Vizi del consenso, si dice in gergo tecnico: può darsi, cioè, che la convinzione a contrarre il vincolo matrimoniale non era del tutto sincera sin dall’inizio oppure si era esclusa la cosiddetta “indissolubilità” dello stesso.

In sostanza, già dal giorno del fatidico «sì» sull’altare, entrambi i nubendi, o anche semplicemente uno di essi,  era già consapevole che non sarebbe durato per sempre, come nei film.

Svariate, tuttavia, le cause di nullità riscontrate nelle statistiche del Tribunale, rese note durante l’inaugurazione dell’anno giudiziario: dall’impotenza (solo un caso), al “difetto di giudizio e l’incapacità di assumersi oneri coniugali per cause psichiche”, fino “all’esclusione della fedeltà”.

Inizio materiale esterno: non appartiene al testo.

P:
Design audio_core, start of the top module:
module audio_core
(
	input AUD_BCLK,
	input rst,
	input [2:0]SW,
	input AUD_ADCLRCK,
	input AUD_ADCDAT,
	input AUD_DACLRCK,
	output AUD_DACDAT
);
For scale: about 210 flip-flops, ~50000 um^2 of cells after synthesis.
export LEC_CHECK = 0
export ABC_AREA = 1
export CAP_MARGIN = 5
export CORE_MARGIN = 2
export CORE_UTILIZATION = 72
export CTS_CLUSTER_DIAMETER = 210
export CTS_CLUSTER_SIZE = 72
export HOLD_SLACK_MARGIN = 0.28
export MAX_ROUTING_LAYER = met4
export SLEW_MARGIN = 40
create_clock -name core_clock -period 19.0 [get_ports {AUD_BCLK}]
run.sh (not shown) runs the stock make flow with config.mk's settings and CLKGATE_MAP_FILE=.
P failed in global routing with ODB-0269.
For Q, these inputs were changed with respect to P:
Settings: ABC_AREA: 1 -> unset; HOLD_SLACK_MARGIN: 0.28 -> unset; CTS_CLUSTER_SIZE: 72 -> unset; CORE_UTILIZATION: 72 -> 40; CAP_MARGIN: 5 -> 20; SLEW_MARGIN: 40 -> 20; CTS_CLUSTER_DIAMETER: 210 -> unset; MAX_ROUTING_LAYER: met4 -> unset; the clock period (ns, I/O delays scaled along): 19.0 -> 27.7.
## What came out
Of P and Q, only Q finishes the flow clean. P did not run to completion, as it errored out during global routing. Summed instance area of the synthesized netlist ends up lower on P. From P to Q the numbers moved as follows: async set or reset register ratio after synthesis held, chip area line of the yosys report now larger, placer's final routability congestion estimate went down by 7.9%, multiplexer area fraction after synthesis now larger.

========
Starting RTL as in the previous note.
Settings: LEC_CHECK=0, CAP_MARGIN=15, CORE_MARGIN=2, CORE_UTILIZATION=72, CTS_CLUSTER_DIAMETER=354, CTS_CLUSTER_SIZE=99, PLACE_DENSITY=0.37, SETUP_SLACK_MARGIN=-0.46, SLEW_MARGIN=20; clock period 16.7 ns.
The baseline ended with an error in global routing (GRT-0116).
Then changed:
CAP_MARGIN = 20   (was 15)
CORE_UTILIZATION = 40   (was 72)
CTS_CLUSTER_DIAMETER = unset   (was 354)
CTS_CLUSTER_SIZE = unset   (was 99)
PLACE_DENSITY = unset   (was 0.37)
SETUP_SLACK_MARGIN = 1.69   (was -0.46)
clock period = 27.7 ns   (was 16.7 ns; I/O delays follow)
Now the flow passed the timing, DRC and antenna checks.
Synthesized area does not change.
Die size rose by 79%.
Synthesized cell count does not change.
Then changed:
CORE_UTILIZATION = 71   (was 40)
SETUP_SLACK_MARGIN = unset   (was 1.69)
clock period = 22.7 ns   (was 27.7 ns; I/O delays follow)
Clock-buffer cell count shrinks by 6.
Clock skew shrinks by 8.7 ps.
Sequential cell count does not change.
Via count climbs by 6.9%.
Synthesized cell count does not change.
Die area drops by 43%.
Synthesized area does not change.
Then changed:
CORE_UTILIZATION = 64   (was 71)
CTS_CLUSTER_DIAMETER = 354   (was unset)
CTS_CLUSTER_SIZE = 99   (was unset)
PLACE_DENSITY = 0.37   (was unset)
clock period = 16.7 ns   (was 22.7 ns; I/O delays follow)
What happened: The changed run never finished: it broke off in global routing, error GRT-0232; die area increases by roughly a tenth; area after synthesis does not change; synthesized cell count stays the same.
Then changed:
CORE_UTILIZATION = 54   (was 64)
CTS_CLUSTER_DIAMETER = unset   (was 354)
CTS_CLUSTER_SIZE = unset   (was 99)
PLACE_DENSITY = unset   (was 0.37)
SETUP_SLACK_MARGIN = 4.52   (was unset)
clock period = 15.4 ns   (was 16.7 ns; I/O delays follow)
What happened:
- The changed run ran to the end with violations: negative setup slack
- area after synthesis is unchanged
- die size climbs by 18%
- synthesized cell count stays the same

========
Starting RTL as in the previous note.
## audio_core
module audio_core
(
	input AUD_BCLK,
	input rst,
	input [2:0]SW,
	input AUD_ADCLRCK,
	input AUD_ADCDAT,
	input AUD_DACLRCK,
	output AUD_DACDAT
);
export LEC_CHECK = 0
export CAP_MARGIN = 20
export CELL_PAD_IN_SITES_DETAIL_PLACEMENT = 0
export CORE_ASPECT_RATIO = 1.17
export CORE_MARGIN = 2
export CORE_UTILIZATION = 71
export CTS_CLUSTER_DIAMETER = 206
export HOLD_SLACK_MARGIN = 0.02
export PLACE_DENSITY_LB_ADDON = 0.03
export SLEW_MARGIN = 35
export TNS_END_PERCENT = 40
create_clock -name core_clock -period 18.7 [get_ports {AUD_BCLK}]
The starting point aborted during global routing.
==> next run, changes <==
==> flow/config.mk (replaced) <==
export PLATFORM = sky130hd
export DESIGN_NAME = audio_core
export DESIGN_NICKNAME = audio_core
export VERILOG_FILES = /design/flow/design.v
export SDC_FILE = /design/flow/constraint.sdc
export NUM_CORES = 4
export LEC_CHECK = 0
export CAP_MARGIN = 15
export CORE_MARGIN = 2
export CORE_UTILIZATION = 71
export MAX_ROUTING_LAYER = met4
export SLEW_MARGIN = 20
==> flow/constraint.sdc (replaced) <==
create_clock -name core_clock -period 18.5 [get_ports {AUD_BCLK}]
set_input_delay 3.7000 -clock core_clock [delete_from_list [all_inputs] [get_ports {AUD_BCLK}]]
set_output_delay 3.7000 -clock core_clock [all_outputs]
set_load 0.01 [all_outputs]
The new run died in global routing.
Die size is about the same.
Area after synthesis stays the same.
Synthesized cell count is unchanged.
==> next run, changes <==
--- a/flow/config.mk
+++ b/flow/config.mk
@@ -7,6 +7,6 @@
 export LEC_CHECK = 0
-export CAP_MARGIN = 15
+export ABC_AREA = 1
+export CAP_MARGIN = 20
 export CORE_MARGIN = 2
-export CORE_UTILIZATION = 71
-export MAX_ROUTING_LAYER = met4
+export CORE_UTILIZATION = 69
 export SLEW_MARGIN = 20
==> flow/constraint.sdc (replaced) <==
create_clock -name core_clock -period 28.1 [get_ports {AUD_BCLK}]
set_input_delay 5.6200 -clock core_clock [delete_from_list [all_inputs] [get_ports {AUD_BCLK}]]
set_output_delay 5.6200 -clock core_clock [all_outputs]
set_load 0.01 [all_outputs]
The changed run went through all stages and came out clean. Die area drops by 6.5%. Synthesized area drops by 9.2%. Synthesized cell count climbs by 8.8%.
==> next run, changes <==
--- a/flow/config.mk
+++ b/flow/config.mk
@@ -7,6 +7,7 @@
 export LEC_CHECK = 0
-export ABC_AREA = 1
 export CAP_MARGIN = 20
 export CORE_MARGIN = 2
-export CORE_UTILIZATION = 69
+export CORE_UTILIZATION = 58
+export CTS_CLUSTER_DIAMETER = 192
+export CTS_CLUSTER_SIZE = 53
 export SLEW_MARGIN = 20
==> flow/constraint.sdc (replaced) <==
create_clock -name core_clock -period 13.4 [get_ports {AUD_BCLK}]
set_input_delay 2.6800 -clock core_clock [delete_from_list [all_inputs] [get_ports {AUD_BCLK}]]
set_output_delay 2.6800 -clock core_clock [all_outputs]
set_load 0.01 [all_outputs]
- The changed run failed in global routing, error GRT-0232
- die size rises by 31%
- synthesized cell count shrinks by 8.1%
- synthesized area rose by 10%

C’è, addirittura, chi ha omesso di rendere noto al coniuge di aver già contratto un precedente matrimonio religioso agli effetti civili e di aver successivamente anche divorziato. In effetti, fino a quando non sarà ammessa la bigamia in Italia, la circostanza rappresenta un evidente impedimento da vincolo preesistente!!

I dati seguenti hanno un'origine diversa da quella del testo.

==> inputs of v1 <==
## udp_ipv4_tx
module udp_ipv4_tx (
    input  wire             ap_clk,
    input  wire             ap_rst_n,
    input  wire  [31:0]     my_ip_addr,
    input  wire   [7:0]     ip_protocol,
    input  wire             s_axis_tx_meta_tvalid,
    output wire             s_axis_tx_meta_tready,
    input  wire [255:0]     s_axis_tx_meta_tdata,
    input  wire             s_axis_tx_data_tvalid,
    output wire             s_axis_tx_data_tready,
    input  wire  [63:0]     s_axis_tx_data_tdata,
    input  wire   [7:0]     s_axis_tx_data_tkeep,
    input  wire             s_axis_tx_data_tlast,
    output wire             m_axis_tx_data_tvalid,
    input  wire             m_axis_tx_data_tready,
    output wire   [63:0]    m_axis_tx_data_tdata,
    output wire    [7:0]    m_axis_tx_data_tkeep,
    output wire             m_axis_tx_data_tlast,
    output wire   [31:0]    datagrams_transmitted
);
export LEC_CHECK = 0
export CAP_MARGIN = 20
export CORE_MARGIN = 2
export CORE_UTILIZATION = 72
export CTS_CLUSTER_DIAMETER = 210
export PLACE_DENSITY = 0.35
export SETUP_SLACK_MARGIN = 0.34
export SLEW_MARGIN = 20
create_clock -name core_clock -period 1.17 [get_ports {ap_clk}]
run.sh (not shown) runs the stock make flow with config.mk's settings and CLKGATE_MAP_FILE=.
==> inputs of v9, as changes to v1 <==
Settings changed: ABC_AREA from default to 1, CELL_PAD_IN_SITES_DETAIL_PLACEMENT from default to 0, CELL_PAD_IN_SITES_GLOBAL_PLACEMENT from default to 0, CORE_ASPECT_RATIO from default to 0.94, CTS_CLUSTER_DIAMETER 210 to 292, CTS_CLUSTER_SIZE from default to 19, MAX_ROUTING_LAYER from default to met5, MIN_ROUTING_LAYER from default to met1, PLACE_DENSITY 0.35 to default, SETUP_SLACK_MARGIN 0.34 to -0.19.
==> flow/constraint.sdc (replaced) <==
create_clock -name core_clock -period 2.44 [get_ports {ap_clk}]
set_input_delay 0.4880 -clock core_clock [delete_from_list [all_inputs] [get_ports {ap_clk}]]
set_output_delay 0.4880 -clock core_clock [all_outputs]
set_load 0.01 [all_outputs]
==> inputs of v21, as changes to v1 <==
Settings changed: ABC_AREA from default to 1, CORE_UTILIZATION 72 to 40, CTS_CLUSTER_DIAMETER 210 to default, GPL_TIMING_DRIVEN from default to 0, HOLD_SLACK_MARGIN from default to 0.1, MAX_ROUTING_LAYER from default to met4, PLACE_DENSITY 0.35 to default, SETUP_SLACK_MARGIN 0.34 to -0.27, SLEW_MARGIN 20 to 35, TNS_END_PERCENT from default to 90.
==> flow/constraint.sdc (replaced) <==
create_clock -name core_clock -period 6.34 [get_ports {ap_clk}]
set_input_delay 1.2680 -clock core_clock [delete_from_list [all_inputs] [get_ports {ap_clk}]]
set_output_delay 1.2680 -clock core_clock [all_outputs]
set_load 0.01 [all_outputs]
==> results <==
Outcome: v1 stopped before the end; v21 finished clean; v9 failed layout checks
Failing step: v1 clock tree synthesis (4_1_cts); v21 -; v9 -
Violated checks: v1 -; v21 -; v9 setup timing
Power dissipated in the clock network: v1 -; v21 4.06 mW; v9 6.75 mW
Slew @ Worst Pin: v1 -; v21 0.9238 ns; v9 1.055 ns
Number of buffers inserted by port buffering: v1 305; v21 304; v9 305
Number of standard cells in the layout, taps in and fillers out: v1 -; v21 4347; v9 3812
Pin count of the biggest net entering global routing: v1 -; v21 23; v9 174
Unique cell type count in the Yosys netlist: v1 78; v21 47; v9 47
Worst IR Drop VDD: v1 -; v21 0.0002214 V; v9 0.0006471 V
Clk pin slew, worst setup/hold paths: v1 -; v21 0.06 ns; v9 0.09 ns
Total cells reported by yosys after synthesis: v1 2842; v21 3058; v9 3058
Area fraction in full adders, half adders and majority gates: v1 0.3923%; v21 0.3945%; v9 0.3945%
Remaining max-slew budget at the tightest pin: v1 -; v21 38.42%; v9 29.65%
Synthesized area per cell: v1 8.977 um2; v21 8.296 um2; v9 8.296 um2
Cell area after synthesis: v1 25510 um2; v21 25370 um2; v9 25370 um2
Sequential-to-total area share from yosys stat: v1 54.81%; v21 55.12%; v9 55.12%
Worst reg-to-reg setup slack: v1 -; v21 2.35 ns; v9 -0.78 ns
Final hold slack: v1 -; v21 0.4277 ns; v9 0.3857 ns
Fmax: v1 -; v21 0.2509 GHz; v9 0.3106 GHz
Congestion Overflow GR: v1 -; v21 0; v9 0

Operai, impiegati, militari e casalinghe. Queste la categorie sociali maggiormente interessate, al contrario del luogo comune che riconosceva la possibilità di ricorrere alla giurisdizione ecclesiastica solo a pochi, considerati i costi per sostenere il relativo procedimento. Grazie, infatti, ai “Patroni stabili”, ovvero ai consulenti che offrono  patrocinio gratuito, i coniugi possono sperare di ottenere giustizia a costi zero: al pagamento delle spese processuali e alla retribuzione degli stessi consulenti provvede il Tribunale ecclesiastico, attraverso le risorse della CEI.

“Sarebbe importante che la Chiesa continuasse a seguire gli sposi anche dopo il matrimonio in un cammino di crescita comune”, ha detto l’arcivescovo di Bari-Bitonto, Mons. Francesco Cacucci.

E come dargli torto! Effettivamente potrebbe essere una strada da percorrere per ridurre i ricorsi in Tribunale.